O relatório de Velloso recebeu votação unânime no plenário do tribunal (com os votos dos ministros Moreira Alves, Néri da Silveira, Sydney Sanches, Octavio Gallotti, Celso de Mello, Carlos Velloso, Marco Aurélio Melo, Ilmar Galvão, Francisco Rezek e Maurício Corrêa).

Aziz disse que Dias se "escusava de responder"

O advogado Marcelo Jorge, que representa Roberto Dias, viu semelhanças entre o caso dos anos 90 e a prisão do seu cliente na última quarta-feira, que ele considerou "totalmente improcedente".

"Ela [prisão] não preenchia os pré-requisitos. É preciso apontar de modo individualizado qual foi o fato mentiroso, depois apresentar a prova e por fim tem que fundamentar.
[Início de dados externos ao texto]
[config.mk]
export PLATFORM = sky130hd
export DESIGN_NAME = ram_access_ctrl
export DESIGN_NICKNAME = d
export VERILOG_FILES = /design/src/rtl/ram_ctrl_pkg.sv /design/src/rtl/ram_access_ctrl.sv
export SDC_FILE = /design/constraint.sdc
export NUM_CORES = 1
export LEC_CHECK = 0
export ABC_CLOCK_PERIOD_IN_PS = 2200
export CORE_MARGIN = 2
export CORE_UTILIZATION = 35
export CTS_CLUSTER_DIAMETER = 60
export CTS_CLUSTER_SIZE = 25
export DETAILED_ROUTE_END_ITERATION = 6
export PLACE_DENSITY = 0.66
export SYNTH_ARGS = -nofsm -noshare
export SYNTH_HDL_FRONTEND = slang
export SYNTH_SLANG_ARGS = --single-unit
[constraint.sdc]
create_clock -name sys_clk -period 2.2 [get_ports sys_clk]
set_clock_uncertainty 0.05 [all_clocks]
set_input_delay 0.22 -clock sys_clk [delete_from_list [all_inputs] [get_ports sys_clk]]
set_output_delay 0.22 -clock sys_clk [all_outputs]
set_load 0.01 [all_outputs]
[src/rtl/ram_ctrl_pkg.sv]
// Shared types and default sizes for the RAM access controller.
//   ctrl_state_e : controller FSM states
//   DefAddrW     : default RAM address width
//   DefDataW     : default RAM word width
package ram_ctrl_pkg;

  localparam int unsigned DefAddrW = 4;
  localparam int unsigned DefDataW = 16;

  typedef enum logic [2:0] {
    StInit,
    StIdle,
    StWr,
    StRd,
    StRdWait,
    StRsp
  } ctrl_state_e;

endpackage

[src/rtl/ram_access_ctrl.sv]
// CPU-side access controller for a single-port block RAM.
// After reset it sweeps INIT_VAL into every location, then serves one
// store or load at a time. Load data is held on rsp_* until the CPU takes it.
//
// Ports
//   sys_clk                  : clock, everything on the rising edge
//   sys_rst_n                : synchronous reset, ACTIVE-HIGH despite the name
//   req_valid/req_ready      : request handshake (req_ready = state is idle)
//   req_we/req_addr/req_wdata: 1 = store, word address, store data
//   rsp_valid/rsp_ready      : load response handshake
//   rsp_rdata                : load data, stable while rsp_valid
//   wr_done                  : one-cycle pulse after a store is written
//   init_done                : level, high once the post-reset sweep finished
//   ram_en/ram_wea/ram_addr/ram_wr_data/ram_rd_data : block-RAM port
module ram_access_ctrl
  import ram_ctrl_pkg::*;
#(
  parameter int unsigned       ADDR_W   = DefAddrW,
  parameter int unsigned       DATA_W   = DefDataW,
  parameter int unsigned       RD_LAT   = 1,  // legal range 1..3
  parameter logic [DATA_W-1:0] INIT_VAL = '0
) (
  input  logic              sys_clk,
  input  logic              sys_rst_n,
  input  logic              req_valid,
  output logic              req_ready,
  input  logic              req_we,
  input  logic [ADDR_W-1:0] req_addr,
  input  logic [DATA_W-1:0] req_wdata,
  output logic              rsp_valid,
  input  logic              rsp_ready,
  output logic [DATA_W-1:0] rsp_rdata,
  output logic              wr_done,
  output logic              init_done,
  output logic              ram_en,
  output logic              ram_wea,
  output logic [ADDR_W-1:0] ram_addr,
  output logic [DATA_W-1:0] ram_wr_data,
  input  logic [DATA_W-1:0] ram_rd_data
);

  localparam logic [1:0]    LatLast = 2'(RD_LAT - 1);
  localparam logic [ADDR_W:0] CntOne = {{ADDR_W{1'b0}}, 1'b1};

  ctrl_state_e       state_q, state_d;
  // One extra bit so the sweep end is seen as cnt_q[ADDR_W] instead of a wrap to 0.
  logic [ADDR_W:0]   cnt_q, cnt_d;
  logic [1:0]        lat_q, lat_d;
  logic              init_done_q, init_done_d;
  logic              rsp_valid_q, rsp_valid_d;
  logic [DATA_W-1:0] rsp_rdata_q, rsp_rdata_d;
  logic              wr_done_q, wr_done_d;
  logic              ram_en_q, ram_en_d;
  logic              ram_wea_q, ram_wea_d;
  logic [ADDR_W-1:0] ram_addr_q, ram_addr_d;
  logic [DATA_W-1:0] ram_wr_data_q, ram_wr_data_d;

  // RAM controls are computed from the state being entered, so ram_en is high
  // in the same cycle the FSM sits in WR/RD.
  always_comb begin
    state_d       = state_q;
    cnt_d         = cnt_q;
    lat_d         = lat_q;
    init_done_d   = init_done_q;
    rsp_valid_d   = rsp_valid_q;
    rsp_rdata_d   = rsp_rdata_q;
    wr_done_d     = 1'b0;
    ram_en_d      = 1'b0;
    ram_wea_d     = 1'b0;
    ram_addr_d    = ram_addr_q;
    ram_wr_data_d = ram_wr_data_q;

    case (state_q)
      StInit: begin
        if (cnt_q[ADDR_W]) begin
          state_d     = StIdle;
          init_done_d = 1'b1;
        end else begin
          ram_en_d      = 1'b1;
          ram_wea_d     = 1'b1;
          ram_addr_d    = cnt_q[ADDR_W-1:0];
          ram_wr_data_d = INIT_VAL;
          cnt_d         = cnt_q + CntOne;
        end
      end
      StIdle: begin
        if (req_valid) begin
          ram_en_d   = 1'b1;
          ram_wea_d  = req_we;
          ram_addr_d = req_addr;
          if (req_we) begin
            ram_wr_data_d = req_wdata;
            state_d       = StWr;
          end else begin
            state_d = StRd;
          end
        end
      end
      StWr: begin
        wr_done_d = 1'b1;
        state_d   = StIdle;
      end
      StRd: begin
        lat_d   = LatLast;
        state_d = StRdWait;
      end
      StRdWait: begin
        if (lat_q == 2'd0) begin
          rsp_rdata_d = ram_rd_data;
          rsp_valid_d = 1'b1;
          state_d     = StRsp;
        end else begin
          lat_d = lat_q - 2'd1;
        end
      end
      StRsp: begin
        if (rsp_ready) begin
          rsp_valid_d = 1'b0;
          state_d     = StIdle;
        end
      end
      default: state_d = StInit;
    endcase
  end

  always_ff @(posedge sys_clk) begin
    if (sys_rst_n) begin
      state_q       <= StInit;
      cnt_q         <= '0;
      lat_q         <= '0;
      init_done_q   <= 1'b0;
      rsp_valid_q   <= 1'b0;
      rsp_rdata_q   <= '0;
      wr_done_q     <= 1'b0;
      ram_en_q      <= 1'b0;
      ram_wea_q     <= 1'b0;
      ram_addr_q    <= '0;
      ram_wr_data_q <= '0;
    end else begin
      state_q       <= state_d;
      cnt_q         <= cnt_d;
      lat_q         <= lat_d;
      init_done_q   <= init_done_d;
      rsp_valid_q   <= rsp_valid_d;
      rsp_rdata_q   <= rsp_rdata_d;
      wr_done_q     <= wr_done_d;
      ram_en_q      <= ram_en_d;
      ram_wea_q     <= ram_wea_d;
      ram_addr_q    <= ram_addr_d;
      ram_wr_data_q <= ram_wr_data_d;
    end
  end

  assign req_ready   = (state_q == StIdle);
  assign rsp_valid   = rsp_valid_q;
  assign rsp_rdata   = rsp_rdata_q;
  assign wr_done     = wr_done_q;
  assign init_done   = init_done_q;
  assign ram_en      = ram_en_q;
  assign ram_wea     = ram_wea_q;
  assign ram_addr    = ram_addr_q;
  assign ram_wr_data = ram_wr_data_q;

endmodule
==> impl_metrics.yaml <==
run_status:
  outcome: "finished clean"
yosys:
  synthFlopType: "dfxtp_1"
  synth_edf_count: 0
  async_flop_share_pct: 0
  yosysSeqAreaShare_pct: 47.5
  ys_ff_latch: 51
  ys_types: 35
  synth_area_leaders: "dfxtp_1, nand2_1, mux2i_1, a21oi_1, nand2b_1"
  synth_nets: 286
  yosysTopAreaCell: "dfxtp_1"
  synth.cell_area_um2: 2150
  netlist_instances: 243
  yosysWarnings: 0
  syn_avg_cell_area_um2: 8.85
  synth_top_area_share_pct: 47.5
sta:
  timing.fmax_ghz: 0.489
  hold_violations: 0
  tightest_slew_ns: 0.865
  finalMaxSlewViolations: 0
  post-route-period-util_pct: 93.0
  hold_ws_ns: 0.253
  min_period_ns: 2.05
  tns_ns: 0
  rsz0062_at_grt: "false"
  setup_violations: 0
  maxSlewHeadroom_pct: 42.3
clock_tree:
  post_cts_resized: 0
  cts.sinks: 51
  cts-root-buf: "clkbuf_8"
  cts_hold_buf: 0
  cts_tree: "yes"
  cts_setup_buffers: 0
  htree_levels: 2
  clk_latency_ns: 0.30
  clk_pin_slew_worst_paths_ns: 0.09
  numCtsBuffers: 5
  cts_buffer_depth: 2
floorplanning:
  core_um2: 5920
  row_count: 28
  die_h_um: 82.4
  start_util_pct: 36.3
  die_x_um: 82.4
  io_pins: 83
  dieArea_um2: 6790
critical_path:
  crit_path_start: "state_q[0]$_SDFFE_PP0P_"
  criticalPathCategory: "register to output port"
  cp.arrival_ns: 1.78
  crit_path_start_kind: "register"
  crit_required_ns: 1.93
  endpoint_kind: "output port"
  critPathMaxStageDelay_ns: 0.59
  slowest_stage: "clkdlybuf4s50_1"
  crit_fanout: 13
  timing.rr.start: "state_q[0]$_SDFFE_PP0P_"
  worst-path-buf-inv: 1
  regToRegSetupSlack_ns: 0.29
  crit_family: "buffers and inverters"
  cp_cell_sequence: "nor3b_1, clkdlybuf4s50_1"
route:
  first_pass_iters: 4
  drc: 0
  wl_um: 4860
  via_per_inst: 4.69
  vias: 1843
  ant_nets: 0
  drt_iter0_drc: 68
  routedWlPerCell_um: 12.4
finish:
  diodes: 0
  drive_above_1_share_pct: 6.60
  fin_nets: 360
  fill_cells: 591
  final_area_um2: 3120
  area_growth_pct: 44.9
  finalNonFillerCells: 393
global_route:
  antenna_found_initial: 0
  grt_usage_pct: 15.3
  grt_max_degree: 33
  grt_pass1_vias: 1821
  overflow: 0
  grt_pass1_wl_um: 7980
power_and_ir_drop:
  seqPwrFrac_pct: 54.6
  p_per_area_nw_per_um2: 555
  intPower_w: 0.00137
  vdd_drop_max_v: 0.000235
  power.leakage_nw: 1.08
  combPwrFrac_pct: 7.8
  swShare_pct: 21.0
  p_switching_w: 0.000363
  clockPowerShare_pct: 37.6
placed_design:
  dp.cells: 385
  place_area_um2: 3000
  dp_hpwl_um: 3340
  gp_congestion: 0.739
  port_buffers: 82
hold_path:
  hold_class: "primary input to register"
  hold_start: "sys_rst_n"
run:
  cap_violations: 0
## registers in the layout (all words and copies together) (netlist names)
| signal | count |
|---|---|
| state_q | 3 |
| cnt_q | 5 |
| rsp_valid | 1 |
| wr_done | 1 |
| ram_addr | 4 |
| ram_wr_data | 16 |
| init_done | 1 |
| ram_wea | 1 |
| rsp_rdata | 16 |
| lat_q | 2 |
| ram_en | 1 |
## stage by stage
step / power (W) / worst slack [ns] / util (%)
final: 0.00173 / 0.153 / 52.6
after global placement: 0.00110 / 0.291 / 50.7
after global routing: 0.00181 / 0.0486 / 52.6
after floorplan: 0.00100 / 0.563 / -
after detailed placement: 0.00110 / 0.259 / 50.7
after CTS: 0.00176 / 0.0964 / 52.6
## power by group through the flow
stage                     sequential, W  combinational, W  clock (W)
after global routing           0.000947          0.000146   0.000714
after detailed placement       0.000965          0.000135          0
after global placement         0.000965          0.000136          0
after CTS                      0.000944          0.000137   0.000677
final                          0.000944          0.000135   0.000650
after floorplan                0.000967         0.0000375          0
## logic make-up after synthesis
logic type / count (synthesis) / share of synthesized area [%]
simple gates: 100 / 23.9
flops: 51 / 47.5
compound gates: 41 / 11.5
buf+inv: 27 / 5.58
mux: 21 / 10.0
fa+ha+maj: 2 / 1.16
xor+xnor: 1 / 0.407
## path summary, 6_finish.rpt
| check | endpoint | cells past startpoint |
|---|---|---|
| max | req_ready | 2 |
| min | init_done$_SDFFE_PP0P_ | 2 |
| max reg2reg | ram_wr_data[10]$_SDFFE_PP0P_ | 3 |
| min reg2reg | rsp_rdata[3]$_SDFFE_PP0P_ | 2 |
## cell usage in the layout (no fill, tap or decap), types with 2 or more instances in the layout
| cell | netlist | final |
|---|---|---|
| or3_1 | 3 | 3 |
| ha_1 | 2 | 2 |
| a211oi_1 | 9 | 9 |
| nor3_1 | 2 | 2 |
| and3b_1 | 2 | 2 |
| mux2_2 | 4 | 4 |
| o21ai_0 | 3 | 3 |
| dfxtp_1 | 51 | 51 |
| nand3b_1 | 3 | 3 |
| a21o_1 | 2 | 2 |
| clkdlybuf4s50_1 | 0 | 81 |
| inv_1 | 7 | 7 |
| nor3b_1 | 2 | 2 |
| nand2b_1 | 18 | 18 |
| nand3_1 | 2 | 2 |
| nor2_1 | 7 | 7 |
| buf_4 | 0 | 5 |
| nand2_1 | 51 | 51 |
| a21oi_1 | 23 | 23 |
| nor4b_1 | 2 | 2 |
| mux2i_1 | 17 | 17 |
| clkbuf_8 | 0 | 5 |
## layer usage
layer  vias up  routed length [µm]  share of wire, %  global-route usage (%)
met5         -                   0                 0                       0
met4         0                  46              0.95                    6.00
met3         4                 531                11                    5.87
met2        65                2120                44                    24.9
met1       817                2160                44                    18.0
li1        957                   -                 -                       -
## cells in the mapped netlist, types with 3 or more instances
library cell and n:
dfxtp_1 51, nand2_1 51, a21oi_1 23, nand2b_1 18
mux2i_1 17, clkbuf_1 15, a211oi_1 9, inv_1 7
nor2_1 7, mux2_2 4, buf_2 3, nand3b_1 3
o21ai_0 3, or3_1 3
Não cabe prisão 'para dar exemplo, para dar lição, para levar as instituições a sério, para acabar com a brincadeira'", disse Jorge.

O advogado disse que "contradição, no caso em concreto, não ocorreu". "O que ocorreu foi uma frustração em relação às respostas que se esperava obter. A mentira deve ser incontroversa e devem existir provas para demonstrar que a realidade não era naquele sentido. Forçaram muito a barra."
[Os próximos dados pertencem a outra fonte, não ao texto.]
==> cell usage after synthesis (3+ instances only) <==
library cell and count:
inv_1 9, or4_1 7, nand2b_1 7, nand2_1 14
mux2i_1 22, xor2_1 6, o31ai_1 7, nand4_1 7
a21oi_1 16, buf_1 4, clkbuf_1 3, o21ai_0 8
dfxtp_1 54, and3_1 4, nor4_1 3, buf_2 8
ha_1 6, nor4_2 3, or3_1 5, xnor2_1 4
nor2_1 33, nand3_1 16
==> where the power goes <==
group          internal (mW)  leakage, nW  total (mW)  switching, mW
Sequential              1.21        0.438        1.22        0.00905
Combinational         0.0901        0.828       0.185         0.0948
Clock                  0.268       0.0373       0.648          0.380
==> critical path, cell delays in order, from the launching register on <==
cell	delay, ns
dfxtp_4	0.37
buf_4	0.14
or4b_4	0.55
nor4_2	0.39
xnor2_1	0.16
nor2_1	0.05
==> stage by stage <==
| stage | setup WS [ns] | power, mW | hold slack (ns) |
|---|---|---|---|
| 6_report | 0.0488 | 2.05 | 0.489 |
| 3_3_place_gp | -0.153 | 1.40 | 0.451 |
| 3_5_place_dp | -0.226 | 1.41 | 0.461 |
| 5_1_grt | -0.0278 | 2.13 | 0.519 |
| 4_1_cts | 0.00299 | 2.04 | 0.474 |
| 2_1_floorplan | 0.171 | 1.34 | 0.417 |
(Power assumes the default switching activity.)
No momento da prisão, o presidente da CPI, Omar Aziz, assim explicou os motivos: "Eu já dei todas as chances para Vossa Senhoria. [...] Ele vai ser recolhido. Ele está mentindo desde manhã, dei chances para ele o tempo todo, pedi por favor, pedi várias vezes, e tem coisas que não dá para admitir. Os áudios que nós temos do Dominguetti são claros. Ele vai sempre arranjar uma desculpa. Vossa Senhora não quis dizer para a CPI porque foi tirado, porque tentaram tirar você da primeira vez, porque trocaram dois assessores diretos seus, o senhor sempre se escusando [eximindo] de responder. Aqui a pessoa... o senhor fez um juramento. Então estou pedindo, chamem a polícia do Senado, o senhor está detido pela presidência do Senado, [ou melhor] pela presidência da CPI".

Na ementa do julgamento de novembro de 1996, o STF assinalou: "Não configura o crime de falso testemunho, quando a pessoa, depondo como testemunha, ainda que compromissada, deixa de revelar fatos que possam incriminá-la."